*TASK DETAILS*
Once the line with "interface agc_muldiv_unit_if" is found in the entries below, repeat it and each following line exactly, up to and including the line with "endinterface". Add no other lines.
• • • •
==> config.mk <==
export PLATFORM = sky130hd
export DESIGN_NAME = agc_muldiv_unit_flat
export DESIGN_NICKNAME = d
export VERILOG_FILES = /design/src/rtl/agc_muldiv_unit_pkg.sv /design/src/rtl/agc_muldiv_unit_if.sv /design/src/rtl/agc_muldiv_unit_ones_comp_mag.sv /design/src/rtl/agc_muldiv_unit.sv /design/src/flat_wrapper.sv
export SDC_FILE = /design/constraint.sdc
export NUM_CORES = 1
export LEC_CHECK = 0
export BUFFER_PORTS_ARGS = -buffer_cell sky130_fd_sc_hd__buf_2
export CAP_MARGIN = 20
export CORE_UTILIZATION = 56
export CTS_CLUSTER_SIZE = 12
export DETAILED_ROUTE_END_ITERATION = 12
export PLACE_DENSITY = 0.77
export SYNTH_ARGS = -nofsm -noshare
export SYNTH_HDL_FRONTEND = slang
export SYNTH_HIERARCHICAL = 1
export SYNTH_SLANG_ARGS = --single-unit
==> constraint.sdc <==
create_clock -name clk -period 6.8 [get_ports clk]
set_input_delay 0.68 -clock clk [delete_from_list [all_inputs] [get_ports clk]]
set_output_delay 0.68 -clock clk [all_outputs]
set_load 0.01 [all_outputs]
==> src/rtl/agc_muldiv_unit_pkg.sv <==
// -----------------------------------------------------------------------------
// agc_pkg : shared definitions for the AGC ALU blocks.
//   - ALU op codes (AD/SU/MASK are handled by the combinational ALU,
//     MP0/DV0 start the iterative multiply/divide unit).
//   - Default word width (ones' complement, MSB = sign).
//   - State encoding of the multiply/divide sequencer.
// No ports (package).
// -----------------------------------------------------------------------------
package agc_pkg;

   localparam int AGC_WIDTH = 15;

   localparam logic [2:0] ALU_AD   = 3'd0;
   localparam logic [2:0] ALU_SU   = 3'd1;
   localparam logic [2:0] ALU_MASK = 3'd2;
   localparam logic [2:0] ALU_MP0  = 3'd3;
   localparam logic [2:0] ALU_MP1  = 3'd4;
   localparam logic [2:0] ALU_DV0  = 3'd5;
   localparam logic [2:0] ALU_DV1  = 3'd6;

   typedef enum logic [2:0] {
      MD_IDLE = 3'd0,
      MD_LOAD = 3'd1,
      MD_ITER = 3'd2,
      MD_SIGN = 3'd3,
      MD_DONE = 3'd4
   } muldiv_state_t;

endpackage

==> src/rtl/agc_muldiv_unit_if.sv <==
// -----------------------------------------------------------------------------
// agc_muldiv_unit_if : request/response bundle between the AGC controller
// (master) and the multiply/divide unit (slave).
//   start   : one-cycle request strobe            (master -> slave)
//   alu_op  : op code sampled with start           (master -> slave)
//   x_in    : multiplicand / divisor               (master -> slave)
//   y_in    : multiplier / dividend upper word A   (master -> slave)
//   l_in    : dividend lower word L                (master -> slave)
//   busy    : operation in progress                (slave -> master)
//   done    : one-cycle completion pulse           (slave -> master)
//   ovf     : divide fault flag                    (slave -> master)
//   hi_out  : product upper word / quotient        (slave -> master)
//   lo_out  : product lower word / remainder       (slave -> master)
// -----------------------------------------------------------------------------
interface agc_muldiv_unit_if
   import agc_pkg::*;
#(
   parameter int WIDTH = AGC_WIDTH
);
   logic             start;
   logic [2:0]       alu_op;
   logic [WIDTH-1:0] x_in;
   logic [WIDTH-1:0] y_in;
   logic [WIDTH-1:0] l_in;
   logic             busy;
   logic             done;
   logic             ovf;
   logic [WIDTH-1:0] hi_out;
   logic [WIDTH-1:0] lo_out;

   modport master (
      output start, alu_op, x_in, y_in, l_in,
      input  busy, done, ovf, hi_out, lo_out
   );

   modport slave (
      input  start, alu_op, x_in, y_in, l_in,
      output busy, done, ovf, hi_out, lo_out
   );
endinterface

==> src/rtl/agc_muldiv_unit_ones_comp_mag.sv <==
// -----------------------------------------------------------------------------
// ones_comp_mag : splits a ones' complement word into sign and magnitude.
//   i_word : WIDTH-bit ones' complement word
//   o_sign : sign bit (1 = negative)
//   o_mag  : WIDTH-1 bit magnitude; a negative word's magnitude is its
//            bitwise inverse, so both zeros (+0 and -0) give magnitude 0.
// Purely combinational.
// -----------------------------------------------------------------------------
module ones_comp_mag #(
   parameter int WIDTH = 15
) (
   input  logic [WIDTH-1:0] i_word,
   output logic             o_sign,
   output logic [WIDTH-2:0] o_mag
);
   assign o_sign = i_word[WIDTH-1];
   assign o_mag  = i_word[WIDTH-1] ? ~i_word[WIDTH-2:0] : i_word[WIDTH-2:0];
endmodule

==> src/rtl/agc_muldiv_unit.sv <==
// -----------------------------------------------------------------------------
// agc_muldiv_unit : iterative ones' complement multiply / divide for the AGC.
//   MP0 (alu_op 3): shift-add product of x_in * y_in, hi/lo magnitude words.
//   DV0 (alu_op 5): restoring divide of {A=y_in, L=l_in} by x_in,
//                   hi = quotient, lo = remainder; ovf on divide fault.
// Ports:
//   clk    : system clock
//   rst    : synchronous active-high reset (aborts any operation)
//   io_bus : agc_muldiv_unit_if.slave (start/alu_op/operands in,
//            busy/done/ovf/hi_out/lo_out out)
// Optional build macro MULDIV_NEG_ZERO_NORM_EN: when defined, a result
// word equal to -0 (all ones) is rewritten to +0 in the SIGN state.
// -----------------------------------------------------------------------------
module agc_muldiv_unit
   import agc_pkg::*;
#(
   parameter int WIDTH = AGC_WIDTH
) (
   input  logic                  clk,
   input  logic                  rst,
   agc_muldiv_unit_if.slave      io_bus
);
   localparam int M  = WIDTH - 1;
   localparam int CW = $clog2(WIDTH);

   muldiv_state_t     r_state, w_state_nxt;
   logic              r_is_div;
   logic [WIDTH-1:0]  r_x, r_y, r_l;
   logic [M-1:0]      r_hi, r_lo;
   logic [CW-1:0]     r_cnt;
   logic              r_done, r_ovf;
   logic [WIDTH-1:0]  r_hi_out, r_lo_out;

   logic              w_sx, w_sy, w_sl;
   logic [M-1:0]      w_mx, w_my, w_ml;
   logic              w_accept, w_fault;
   logic [M-1:0]      w_mp_add;
   logic [M:0]        w_mp_sum;
   logic [M:0]        w_dv_shift;
   logic [M-1:0]      w_dv_diff;
   logic              w_dv_ge;

   // Ones' complement word from sign and magnitude; a negative word is the
   // inverse of the zero-extended magnitude.
   function automatic logic [WIDTH-1:0] f_sign(input logic s, input logic [M-1:0] mag);
      return s ? ~{1'b0, mag} : {1'b0, mag};
   endfunction

   function automatic logic [WIDTH-1:0] f_norm(input logic [WIDTH-1:0] w);
`ifdef MULDIV_NEG_ZERO_NORM_EN
      return (&w) ? '0 : w;
`else
      return w;
`endif
   endfunction

   ones_comp_mag #(.WIDTH(WIDTH)) u_mag_x (.i_word(r_x), .o_sign(w_sx), .o_mag(w_mx));
   ones_comp_mag #(.WIDTH(WIDTH)) u_mag_y (.i_word(r_y), .o_sign(w_sy), .o_mag(w_my));
   ones_comp_mag #(.WIDTH(WIDTH)) u_mag_l (.i_word(r_l), .o_sign(w_sl), .o_mag(w_ml));

   assign w_accept = (r_state == MD_IDLE) && io_bus.start &&
                     ((io_bus.alu_op == ALU_MP0) || (io_bus.alu_op == ALU_DV0));
   // The quotient only fits WIDTH-1 bits when |A| < |divisor|.
   assign w_fault  = r_is_div && ((w_mx == '0) || (w_my >= w_mx));

   // Multiply step: conditionally add |x| to the upper half, then shift right.
   assign w_mp_add = r_lo[0] ? w_mx : '0;
   assign w_mp_sum = {1'b0, r_hi} + {1'b0, w_mp_add};

   // Divide step: shift the partial remainder left and try subtracting |x|.
   // The difference is only kept when it is below |x|, so M bits suffice.
   assign w_dv_shift = {r_hi, r_lo[M-1]};
   assign w_dv_ge    = (w_dv_shift >= {1'b0, w_mx});
   assign w_dv_diff  = w_dv_shift[M-1:0] - w_mx;

   always_comb begin
      w_state_nxt = r_state;
      case (r_state)
         MD_IDLE: if (w_accept) w_state_nxt = MD_LOAD;
         MD_LOAD: w_state_nxt = w_fault ? MD_DONE : MD_ITER;
         MD_ITER: if (r_cnt == '0) w_state_nxt = MD_SIGN;
         MD_SIGN: w_state_nxt = MD_DONE;
         MD_DONE: w_state_nxt = MD_IDLE;
         default: w_state_nxt = MD_IDLE;
      endcase
   end

   always_ff @(posedge clk) begin
      if (rst) begin
         r_state  <= MD_IDLE;
         r_done   <= 1'b0;
         r_ovf    <= 1'b0;
         r_hi_out <= '0;
         r_lo_out <= '0;
      end else begin
         r_state <= w_state_nxt;
         r_done  <= (r_state == MD_DONE);
         if (w_accept) r_ovf <= 1'b0;
         if ((r_state == MD_LOAD) && w_fault) begin
            r_ovf    <= 1'b1;
            r_hi_out <= f_sign(w_sx ^ w_sy, {M{1'b1}});
            // Re-assembling sign and magnitude gives back l_in bit for bit.
            r_lo_out <= f_sign(w_sl, w_ml);
         end
         if (r_state == MD_SIGN) begin
            if (r_is_div) begin
               r_hi_out <= f_norm(f_sign(w_sy ^ w_sx, r_lo));
               r_lo_out <= f_norm(f_sign(w_sy, r_hi));
            end else begin
               r_hi_out <= f_norm(f_sign(w_sx ^ w_sy, r_hi));
               r_lo_out <= f_norm(f_sign(w_sx ^ w_sy, r_lo));
            end
         end
      end
   end

   // Datapath registers carry no reset; the state machine qualifies them.
   always_ff @(posedge clk) begin
      if (w_accept) begin
         r_is_div <= (io_bus.alu_op == ALU_DV0);
         r_x      <= io_bus.x_in;
         r_y      <= io_bus.y_in;
         r_l      <= io_bus.l_in;
      end
      if (r_state == MD_LOAD) begin
         r_hi  <= r_is_div ? w_my : '0;
         r_lo  <= r_is_div ? w_ml : w_my;
         r_cnt <= CW'(M - 1);
      end else if (r_state == MD_ITER) begin
         r_cnt <= r_cnt - CW'(1);
         if (r_is_div) begin
            r_hi <= w_dv_ge ? w_dv_diff : w_dv_shift[M-1:0];
            r_lo <= {r_lo[M-2:0], w_dv_ge};
         end else begin
            r_hi <= w_mp_sum[M:1];
            r_lo <= {w_mp_sum[0], r_lo[M-1:1]};
         end
      end
   end

   assign io_bus.busy   = (r_state != MD_IDLE);
   assign io_bus.done   = r_done;
   assign io_bus.ovf    = r_ovf;
   assign io_bus.hi_out = r_hi_out;
   assign io_bus.lo_out = r_lo_out;
endmodule

==> src/flat_wrapper.sv <==
// flat-port wrapper written by rule: the top's interface ports become plain ports
module agc_muldiv_unit_flat import agc_pkg::*;
#(
   parameter int WIDTH = AGC_WIDTH
)
  (clk, rst, io_bus_start, io_bus_alu_op, io_bus_x_in, io_bus_y_in, io_bus_l_in, io_bus_busy, io_bus_done, io_bus_ovf, io_bus_hi_out, io_bus_lo_out);
  agc_muldiv_unit_if #(.WIDTH(WIDTH)) io_bus_i ();
  input  logic clk;
  input  logic rst;
  input wire logic [$bits(io_bus_i.start)-1:0] io_bus_start;
  input wire logic [$bits(io_bus_i.alu_op)-1:0] io_bus_alu_op;
  input wire logic [$bits(io_bus_i.x_in)-1:0] io_bus_x_in;
  input wire logic [$bits(io_bus_i.y_in)-1:0] io_bus_y_in;
  input wire logic [$bits(io_bus_i.l_in)-1:0] io_bus_l_in;
  output wire logic [$bits(io_bus_i.busy)-1:0] io_bus_busy;
  output wire logic [$bits(io_bus_i.done)-1:0] io_bus_done;
  output wire logic [$bits(io_bus_i.ovf)-1:0] io_bus_ovf;
  output wire logic [$bits(io_bus_i.hi_out)-1:0] io_bus_hi_out;
  output wire logic [$bits(io_bus_i.lo_out)-1:0] io_bus_lo_out;
  assign io_bus_i.start = io_bus_start;
  assign io_bus_i.alu_op = io_bus_alu_op;
  assign io_bus_i.x_in = io_bus_x_in;
  assign io_bus_i.y_in = io_bus_y_in;
  assign io_bus_i.l_in = io_bus_l_in;
  assign io_bus_busy = io_bus_i.busy;
  assign io_bus_done = io_bus_i.done;
  assign io_bus_ovf = io_bus_i.ovf;
  assign io_bus_hi_out = io_bus_i.hi_out;
  assign io_bus_lo_out = io_bus_i.lo_out;
  agc_muldiv_unit #(.WIDTH(WIDTH)) u_core (.clk(clk), .rst(rst), .io_bus(io_bus_i));
endmodule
• • • •
*SOLUTION TO THIS TASK*
interface agc_muldiv_unit_if
   import agc_pkg::*;
#(
   parameter int WIDTH = AGC_WIDTH
);
   logic             start;
   logic [2:0]       alu_op;
   logic [WIDTH-1:0] x_in;
   logic [WIDTH-1:0] y_in;
   logic [WIDTH-1:0] l_in;
   logic             busy;
   logic             done;
   logic             ovf;
   logic [WIDTH-1:0] hi_out;
   logic [WIDTH-1:0] lo_out;

   modport master (
      output start, alu_op, x_in, y_in, l_in,
      input  busy, done, ovf, hi_out, lo_out
   );

   modport slave (
      input  start, alu_op, x_in, y_in, l_in,
      output busy, done, ovf, hi_out, lo_out
   );
endinterface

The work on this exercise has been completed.